В правительственном сообщении по делу Каракозова, написанном лично Муравьевым, Худякову вменялось в вину и то, что он «состоял в сношениях с социалистическим кружком крайнего нигилиста Ножина (умершего в апреле этого года), который находился в связи и переписке с заграничными агитаторами». III отделение детальнейшим образом исследовало круг знакомых Ножина — в фондах его хранится объемистое дело «О кружке знакомых Ножина», в котором говорится: «Что касается лиц, из которых состоял круг друзей и знакомых Ножина, то по следствию оказалось, что в более близких с ним отношениях находились: бывший студент Варфоломей Зайцев, вольнопрактикующий врач Николай Курочкин, сотрудники «Книжного вестника» Николай Михайловский, корректор Иосиф Згоржельский, дворянин Иван Ведерников, слушатель технологического института Александр Лебедев и бывший студент Филитер Орлов… С начала января месяца 1866 года Зайцев жил с Ножиным в одном доме по Итальянской улице и был с ним очень дружен, виделся очень часто, особенно последнее время».
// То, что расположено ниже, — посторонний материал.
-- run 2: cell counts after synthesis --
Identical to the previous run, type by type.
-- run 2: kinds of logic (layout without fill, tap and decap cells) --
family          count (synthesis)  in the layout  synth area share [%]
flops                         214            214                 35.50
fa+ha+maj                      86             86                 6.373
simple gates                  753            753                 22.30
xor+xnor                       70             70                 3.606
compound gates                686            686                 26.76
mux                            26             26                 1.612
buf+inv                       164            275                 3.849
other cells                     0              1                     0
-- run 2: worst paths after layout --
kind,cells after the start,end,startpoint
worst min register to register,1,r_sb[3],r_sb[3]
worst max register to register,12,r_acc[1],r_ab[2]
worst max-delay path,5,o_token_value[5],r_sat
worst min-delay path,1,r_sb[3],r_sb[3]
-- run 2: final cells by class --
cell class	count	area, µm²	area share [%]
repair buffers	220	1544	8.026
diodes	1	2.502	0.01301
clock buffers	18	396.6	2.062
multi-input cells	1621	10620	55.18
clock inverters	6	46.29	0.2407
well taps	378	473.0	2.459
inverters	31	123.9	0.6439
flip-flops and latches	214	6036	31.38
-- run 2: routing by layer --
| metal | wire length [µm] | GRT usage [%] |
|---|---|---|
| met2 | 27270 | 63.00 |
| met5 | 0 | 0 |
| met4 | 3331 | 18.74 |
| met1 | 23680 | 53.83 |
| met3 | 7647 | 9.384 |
Допросы Зайцева, когда он сидел в Петропавловской крепости (он был арестован 28 апреля 1866 года), были подчинены одной задаче: выяснению его взаимоотношений с Ножиным и через последнего — с революционным подпольем конца шестидесятых годов. Собственно говоря, и арестован-то он был, равно как и Н. Соколов, Н. Курочкин, Ф. Орлов, «по случаю знакомства и сношений его с коллежским советником Ножиным, который подозревался в преступных сношениях с бывшим домашним учителем Ив. Худяковым».
Особенно интересовал III отделение такой факт: в январе 1866 года на квартире у Ножина был вечер, на котором присутствовало около тридцати гостей. В их числе Н. Курочкин, В. Зайцев, Ведерников, Михайлов, Згоржельский, Лебедев и двадцать с лишним кадетов Морского корпуса. Муравьев был уверен, что это сборище не было случайным и имело конспиративные цели. Однако показания Зайцева, Курочкина, Ведерникова и всех остальных арестованных были таковы, что комиссия Муравьева так и не получила никаких фактов, которые уличали бы Зайцева, Н. Курочкина и других в принадлежности к подпольной революционной организации. Вот почему комиссия кн. Муравьева была вынуждена 28 августа 1866 года освободить В. Зайцева и его товарищей из-под ареста, оставив тем не менее «под бдительным негласным наблюдением полиции». В нашем распоряжении нет данных, которые позволяли бы документально утверждать, что Зайцев принадлежал к кружку ишутинцев в 1865–1866 годах. Но круг его друзей этой поры и, в частности, тесная дружба с Ножиным, который, бесспорно, был членом худяковского кружка, так же как дружба с Сулиным и Гольц-Миллером в студенческие годы, говорит о многом. Характер отношений Зайцева с Ножиным был таков, что невозможно предположить, будто Зайцев не знал о подпольной революционной деятельности своего самого близкого друга тех лет. Я уверен, что дальнейшее исследование деятельности ишутинцев даст в отношении Зайцева, Ножина и Сулина, равно как и в отношении библиотеки Яковлева и Голицына, много неожиданного.